How to complete this task —
Reproduce precisely the lines of the listing below, starting with the line that contains "o21ai_4 0.20, nand2_8" and stopping after the line that contains "logic type |"; include nothing else.

Exercise inputs START

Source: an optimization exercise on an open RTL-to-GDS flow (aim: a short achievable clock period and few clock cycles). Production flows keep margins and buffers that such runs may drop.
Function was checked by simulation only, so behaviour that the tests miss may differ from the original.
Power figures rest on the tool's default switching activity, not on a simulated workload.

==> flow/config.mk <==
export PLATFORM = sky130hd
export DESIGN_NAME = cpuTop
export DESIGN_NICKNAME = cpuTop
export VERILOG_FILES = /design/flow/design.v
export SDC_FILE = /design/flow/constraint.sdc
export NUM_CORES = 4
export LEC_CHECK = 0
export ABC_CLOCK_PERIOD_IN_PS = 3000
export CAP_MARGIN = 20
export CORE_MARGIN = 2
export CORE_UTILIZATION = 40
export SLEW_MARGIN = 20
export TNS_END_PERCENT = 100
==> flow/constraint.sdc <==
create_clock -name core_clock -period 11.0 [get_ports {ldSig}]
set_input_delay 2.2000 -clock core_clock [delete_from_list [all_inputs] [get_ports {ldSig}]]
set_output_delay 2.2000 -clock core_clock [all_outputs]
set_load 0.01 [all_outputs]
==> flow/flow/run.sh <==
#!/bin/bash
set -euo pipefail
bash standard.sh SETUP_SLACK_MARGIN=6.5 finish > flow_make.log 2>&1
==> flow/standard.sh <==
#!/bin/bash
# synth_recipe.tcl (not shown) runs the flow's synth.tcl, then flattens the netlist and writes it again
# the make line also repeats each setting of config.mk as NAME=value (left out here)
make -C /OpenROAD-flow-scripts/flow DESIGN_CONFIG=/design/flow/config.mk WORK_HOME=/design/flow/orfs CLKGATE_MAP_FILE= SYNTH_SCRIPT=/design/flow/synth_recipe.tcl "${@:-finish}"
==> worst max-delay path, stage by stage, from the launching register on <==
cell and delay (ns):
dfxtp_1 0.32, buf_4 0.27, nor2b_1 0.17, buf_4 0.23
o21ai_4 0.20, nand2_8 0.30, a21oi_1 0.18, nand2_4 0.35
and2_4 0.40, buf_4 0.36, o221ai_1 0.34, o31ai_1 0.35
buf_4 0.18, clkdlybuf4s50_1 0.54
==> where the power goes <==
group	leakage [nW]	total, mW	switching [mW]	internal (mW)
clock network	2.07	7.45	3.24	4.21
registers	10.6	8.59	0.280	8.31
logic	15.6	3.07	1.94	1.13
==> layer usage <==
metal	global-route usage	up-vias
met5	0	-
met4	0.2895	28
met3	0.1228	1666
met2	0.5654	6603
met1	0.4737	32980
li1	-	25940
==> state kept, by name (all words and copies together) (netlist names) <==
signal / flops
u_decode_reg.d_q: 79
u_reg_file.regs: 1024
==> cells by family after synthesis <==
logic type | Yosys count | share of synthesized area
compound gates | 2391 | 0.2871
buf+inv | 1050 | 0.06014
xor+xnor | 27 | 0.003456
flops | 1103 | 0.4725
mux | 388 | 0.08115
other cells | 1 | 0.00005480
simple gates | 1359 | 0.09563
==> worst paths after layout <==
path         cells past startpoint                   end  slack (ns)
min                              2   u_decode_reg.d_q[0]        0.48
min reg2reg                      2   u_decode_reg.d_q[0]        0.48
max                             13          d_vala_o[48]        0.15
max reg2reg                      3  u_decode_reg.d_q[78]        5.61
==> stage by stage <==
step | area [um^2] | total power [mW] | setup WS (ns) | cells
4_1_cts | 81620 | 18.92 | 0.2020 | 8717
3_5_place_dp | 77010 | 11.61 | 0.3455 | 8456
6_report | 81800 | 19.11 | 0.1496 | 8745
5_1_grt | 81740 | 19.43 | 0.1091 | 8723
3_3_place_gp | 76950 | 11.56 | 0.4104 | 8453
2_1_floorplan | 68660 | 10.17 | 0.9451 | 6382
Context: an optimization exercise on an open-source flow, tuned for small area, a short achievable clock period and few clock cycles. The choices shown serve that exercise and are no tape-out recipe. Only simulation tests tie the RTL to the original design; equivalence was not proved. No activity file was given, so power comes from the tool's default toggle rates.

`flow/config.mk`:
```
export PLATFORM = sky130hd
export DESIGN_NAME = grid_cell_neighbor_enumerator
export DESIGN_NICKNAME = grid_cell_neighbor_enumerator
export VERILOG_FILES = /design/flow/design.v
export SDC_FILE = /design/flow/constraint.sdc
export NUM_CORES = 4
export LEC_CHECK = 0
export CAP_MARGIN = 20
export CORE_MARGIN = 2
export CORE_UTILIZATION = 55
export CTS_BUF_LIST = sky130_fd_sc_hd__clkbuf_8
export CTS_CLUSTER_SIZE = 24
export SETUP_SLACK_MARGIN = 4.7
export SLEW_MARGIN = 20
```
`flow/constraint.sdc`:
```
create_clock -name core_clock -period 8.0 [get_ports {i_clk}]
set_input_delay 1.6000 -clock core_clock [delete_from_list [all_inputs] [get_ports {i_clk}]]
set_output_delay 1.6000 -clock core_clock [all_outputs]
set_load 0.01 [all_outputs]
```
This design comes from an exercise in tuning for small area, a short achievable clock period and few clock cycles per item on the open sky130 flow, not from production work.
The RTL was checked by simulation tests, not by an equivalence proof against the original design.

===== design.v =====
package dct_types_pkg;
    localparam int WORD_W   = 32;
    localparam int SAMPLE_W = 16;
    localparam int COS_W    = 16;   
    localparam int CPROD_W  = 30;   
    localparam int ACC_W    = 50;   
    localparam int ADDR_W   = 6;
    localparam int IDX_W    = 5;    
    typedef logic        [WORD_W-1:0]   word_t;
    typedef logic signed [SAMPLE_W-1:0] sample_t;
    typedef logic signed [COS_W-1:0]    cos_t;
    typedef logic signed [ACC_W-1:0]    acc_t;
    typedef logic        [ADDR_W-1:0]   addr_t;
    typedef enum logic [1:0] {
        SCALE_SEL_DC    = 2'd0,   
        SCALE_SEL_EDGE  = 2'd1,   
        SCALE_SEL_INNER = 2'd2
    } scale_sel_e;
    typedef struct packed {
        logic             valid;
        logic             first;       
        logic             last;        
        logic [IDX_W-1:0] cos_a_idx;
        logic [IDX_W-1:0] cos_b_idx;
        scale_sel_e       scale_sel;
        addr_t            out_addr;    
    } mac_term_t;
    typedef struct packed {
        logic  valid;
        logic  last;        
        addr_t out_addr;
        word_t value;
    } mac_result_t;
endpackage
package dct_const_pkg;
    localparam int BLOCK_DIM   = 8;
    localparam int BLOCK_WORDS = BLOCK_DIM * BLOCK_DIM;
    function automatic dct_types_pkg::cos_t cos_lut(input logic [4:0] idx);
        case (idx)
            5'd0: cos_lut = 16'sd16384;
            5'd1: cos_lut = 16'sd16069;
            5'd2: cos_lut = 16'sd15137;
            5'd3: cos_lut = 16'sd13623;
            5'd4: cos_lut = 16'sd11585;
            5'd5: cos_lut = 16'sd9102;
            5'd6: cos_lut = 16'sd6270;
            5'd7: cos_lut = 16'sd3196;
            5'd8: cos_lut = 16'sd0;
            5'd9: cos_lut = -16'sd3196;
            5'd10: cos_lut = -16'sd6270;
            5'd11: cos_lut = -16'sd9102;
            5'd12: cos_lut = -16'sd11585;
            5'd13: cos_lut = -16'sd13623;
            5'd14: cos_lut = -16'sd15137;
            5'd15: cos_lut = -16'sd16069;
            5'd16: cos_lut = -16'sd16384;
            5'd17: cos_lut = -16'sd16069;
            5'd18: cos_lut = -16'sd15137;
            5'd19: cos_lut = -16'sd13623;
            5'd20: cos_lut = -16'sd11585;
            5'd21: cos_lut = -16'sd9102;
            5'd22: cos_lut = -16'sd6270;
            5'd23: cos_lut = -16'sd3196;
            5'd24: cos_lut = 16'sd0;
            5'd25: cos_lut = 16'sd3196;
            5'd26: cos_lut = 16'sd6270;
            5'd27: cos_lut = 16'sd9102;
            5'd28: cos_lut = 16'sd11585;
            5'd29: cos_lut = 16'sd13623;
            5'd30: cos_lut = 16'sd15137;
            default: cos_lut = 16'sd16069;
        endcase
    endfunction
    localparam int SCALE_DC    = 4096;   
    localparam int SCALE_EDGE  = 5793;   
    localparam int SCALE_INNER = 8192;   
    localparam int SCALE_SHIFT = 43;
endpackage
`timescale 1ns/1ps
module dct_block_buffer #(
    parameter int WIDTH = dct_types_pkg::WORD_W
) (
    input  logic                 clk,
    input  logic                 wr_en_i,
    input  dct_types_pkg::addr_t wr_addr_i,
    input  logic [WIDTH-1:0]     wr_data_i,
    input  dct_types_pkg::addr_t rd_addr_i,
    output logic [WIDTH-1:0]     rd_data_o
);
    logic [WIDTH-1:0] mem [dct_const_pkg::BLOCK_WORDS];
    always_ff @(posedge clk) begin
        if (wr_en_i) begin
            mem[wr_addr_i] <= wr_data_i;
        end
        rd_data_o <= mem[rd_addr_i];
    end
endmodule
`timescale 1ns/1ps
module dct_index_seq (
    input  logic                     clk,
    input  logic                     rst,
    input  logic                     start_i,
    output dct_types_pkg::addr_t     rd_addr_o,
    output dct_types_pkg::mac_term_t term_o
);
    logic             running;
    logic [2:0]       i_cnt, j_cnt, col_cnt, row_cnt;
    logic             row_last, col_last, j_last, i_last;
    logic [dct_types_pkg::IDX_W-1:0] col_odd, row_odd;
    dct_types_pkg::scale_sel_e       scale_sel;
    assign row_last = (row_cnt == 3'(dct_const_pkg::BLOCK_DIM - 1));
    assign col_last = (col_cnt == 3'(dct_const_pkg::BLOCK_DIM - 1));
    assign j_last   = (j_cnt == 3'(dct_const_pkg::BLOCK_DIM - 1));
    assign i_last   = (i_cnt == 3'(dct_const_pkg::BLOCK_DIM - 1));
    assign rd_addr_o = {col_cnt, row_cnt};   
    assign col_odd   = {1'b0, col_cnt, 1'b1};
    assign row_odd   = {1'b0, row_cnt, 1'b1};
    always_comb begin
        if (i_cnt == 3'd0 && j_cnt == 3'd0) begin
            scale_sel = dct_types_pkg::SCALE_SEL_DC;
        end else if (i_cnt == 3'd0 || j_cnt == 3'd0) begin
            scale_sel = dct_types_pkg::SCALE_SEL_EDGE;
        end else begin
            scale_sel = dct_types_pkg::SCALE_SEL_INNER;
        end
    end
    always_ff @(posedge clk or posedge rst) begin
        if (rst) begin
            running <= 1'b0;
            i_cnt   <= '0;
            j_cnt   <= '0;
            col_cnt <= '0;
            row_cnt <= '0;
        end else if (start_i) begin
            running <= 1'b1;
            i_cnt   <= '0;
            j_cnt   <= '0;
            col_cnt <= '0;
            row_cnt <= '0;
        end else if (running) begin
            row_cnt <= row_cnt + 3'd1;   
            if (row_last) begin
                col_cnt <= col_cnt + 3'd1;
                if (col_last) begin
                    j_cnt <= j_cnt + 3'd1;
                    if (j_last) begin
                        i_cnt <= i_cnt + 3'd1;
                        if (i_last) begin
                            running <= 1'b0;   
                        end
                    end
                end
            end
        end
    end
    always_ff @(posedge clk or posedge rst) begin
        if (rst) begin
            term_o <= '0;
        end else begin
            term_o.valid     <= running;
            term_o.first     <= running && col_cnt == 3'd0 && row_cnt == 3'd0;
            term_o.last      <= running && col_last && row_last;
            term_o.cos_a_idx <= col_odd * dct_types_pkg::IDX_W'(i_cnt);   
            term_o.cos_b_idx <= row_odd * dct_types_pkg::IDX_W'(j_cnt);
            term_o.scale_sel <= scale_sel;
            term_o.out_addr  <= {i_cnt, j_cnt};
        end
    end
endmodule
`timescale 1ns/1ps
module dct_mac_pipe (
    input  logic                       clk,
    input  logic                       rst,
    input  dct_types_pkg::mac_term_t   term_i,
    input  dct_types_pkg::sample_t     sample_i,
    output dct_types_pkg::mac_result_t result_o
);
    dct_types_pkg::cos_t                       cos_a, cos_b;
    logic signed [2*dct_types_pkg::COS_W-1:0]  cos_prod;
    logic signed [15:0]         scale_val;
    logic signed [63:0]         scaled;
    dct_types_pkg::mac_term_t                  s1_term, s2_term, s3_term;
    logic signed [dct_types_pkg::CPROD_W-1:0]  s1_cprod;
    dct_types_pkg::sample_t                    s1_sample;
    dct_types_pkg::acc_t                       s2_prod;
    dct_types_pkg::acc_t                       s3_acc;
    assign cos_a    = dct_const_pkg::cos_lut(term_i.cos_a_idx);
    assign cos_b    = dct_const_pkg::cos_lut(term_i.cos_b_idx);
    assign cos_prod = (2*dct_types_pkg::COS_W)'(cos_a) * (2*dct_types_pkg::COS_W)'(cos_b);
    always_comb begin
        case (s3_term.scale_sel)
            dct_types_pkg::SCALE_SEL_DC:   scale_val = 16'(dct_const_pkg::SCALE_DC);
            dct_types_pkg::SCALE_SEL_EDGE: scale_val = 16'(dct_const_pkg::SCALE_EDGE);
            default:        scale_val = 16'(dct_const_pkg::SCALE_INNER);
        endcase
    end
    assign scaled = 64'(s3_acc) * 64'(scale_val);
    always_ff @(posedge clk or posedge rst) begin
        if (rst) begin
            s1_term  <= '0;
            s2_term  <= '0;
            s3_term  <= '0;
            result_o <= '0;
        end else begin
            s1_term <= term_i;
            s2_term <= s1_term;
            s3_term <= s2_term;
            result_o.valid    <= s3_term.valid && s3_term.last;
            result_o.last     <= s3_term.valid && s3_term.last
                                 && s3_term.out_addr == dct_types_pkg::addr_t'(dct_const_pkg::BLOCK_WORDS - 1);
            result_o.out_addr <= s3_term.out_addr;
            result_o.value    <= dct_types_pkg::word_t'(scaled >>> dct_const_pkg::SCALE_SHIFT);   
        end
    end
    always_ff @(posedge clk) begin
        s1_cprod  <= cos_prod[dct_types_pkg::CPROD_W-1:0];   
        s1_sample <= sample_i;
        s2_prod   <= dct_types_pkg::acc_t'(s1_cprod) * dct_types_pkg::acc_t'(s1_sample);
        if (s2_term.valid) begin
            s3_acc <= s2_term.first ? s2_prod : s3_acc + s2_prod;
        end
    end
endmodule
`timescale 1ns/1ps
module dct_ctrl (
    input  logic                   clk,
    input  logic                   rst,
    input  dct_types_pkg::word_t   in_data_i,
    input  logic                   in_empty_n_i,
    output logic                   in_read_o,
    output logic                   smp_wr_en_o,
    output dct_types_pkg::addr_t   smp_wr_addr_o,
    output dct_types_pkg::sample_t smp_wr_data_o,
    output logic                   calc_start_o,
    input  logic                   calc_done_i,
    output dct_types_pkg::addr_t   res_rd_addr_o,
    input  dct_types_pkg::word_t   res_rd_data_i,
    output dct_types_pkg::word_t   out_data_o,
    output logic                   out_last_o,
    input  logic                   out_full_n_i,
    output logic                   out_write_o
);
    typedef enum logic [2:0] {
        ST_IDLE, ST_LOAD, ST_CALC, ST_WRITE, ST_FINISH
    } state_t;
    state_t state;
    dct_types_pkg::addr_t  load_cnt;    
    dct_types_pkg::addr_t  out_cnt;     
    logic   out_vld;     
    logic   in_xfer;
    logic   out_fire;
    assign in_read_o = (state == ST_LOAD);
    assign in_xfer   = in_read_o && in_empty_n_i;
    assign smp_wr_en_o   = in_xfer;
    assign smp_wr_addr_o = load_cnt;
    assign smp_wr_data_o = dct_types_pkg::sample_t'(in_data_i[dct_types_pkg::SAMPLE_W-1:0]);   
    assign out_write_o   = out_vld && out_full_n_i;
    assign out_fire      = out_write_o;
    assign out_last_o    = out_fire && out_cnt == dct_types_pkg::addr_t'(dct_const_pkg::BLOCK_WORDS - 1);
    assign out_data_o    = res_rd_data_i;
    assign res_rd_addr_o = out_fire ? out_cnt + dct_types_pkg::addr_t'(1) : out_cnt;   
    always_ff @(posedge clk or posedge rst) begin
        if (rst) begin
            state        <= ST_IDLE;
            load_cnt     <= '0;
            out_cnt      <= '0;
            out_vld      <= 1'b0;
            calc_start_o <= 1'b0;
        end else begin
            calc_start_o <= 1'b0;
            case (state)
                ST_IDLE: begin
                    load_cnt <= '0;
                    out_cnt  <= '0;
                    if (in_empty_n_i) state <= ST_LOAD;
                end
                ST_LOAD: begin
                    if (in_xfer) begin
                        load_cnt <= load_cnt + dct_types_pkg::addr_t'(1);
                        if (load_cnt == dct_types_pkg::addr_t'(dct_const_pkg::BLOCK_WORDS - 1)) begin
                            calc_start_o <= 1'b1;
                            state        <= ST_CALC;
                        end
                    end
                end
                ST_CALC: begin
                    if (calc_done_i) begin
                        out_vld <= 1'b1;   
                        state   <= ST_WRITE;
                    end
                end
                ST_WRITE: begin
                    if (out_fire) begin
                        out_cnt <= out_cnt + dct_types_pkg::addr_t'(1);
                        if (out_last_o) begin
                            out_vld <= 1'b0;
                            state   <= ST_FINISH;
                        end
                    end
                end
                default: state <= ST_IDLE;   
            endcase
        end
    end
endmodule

Exercise inputs END

Response —
o21ai_4 0.20, nand2_8 0.30, a21oi_1 0.18, nand2_4 0.35
and2_4 0.40, buf_4 0.36, o221ai_1 0.34, o31ai_1 0.35
buf_4 0.18, clkdlybuf4s50_1 0.54
==> where the power goes <==
group	leakage [nW]	total, mW	switching [mW]	internal (mW)
clock network	2.07	7.45	3.24	4.21
registers	10.6	8.59	0.280	8.31
logic	15.6	3.07	1.94	1.13
==> layer usage <==
metal	global-route usage	up-vias
met5	0	-
met4	0.2895	28
met3	0.1228	1666
met2	0.5654	6603
met1	0.4737	32980
li1	-	25940
==> state kept, by name (all words and copies together) (netlist names) <==
signal / flops
u_decode_reg.d_q: 79
u_reg_file.regs: 1024
==> cells by family after synthesis <==
logic type | Yosys count | share of synthesized area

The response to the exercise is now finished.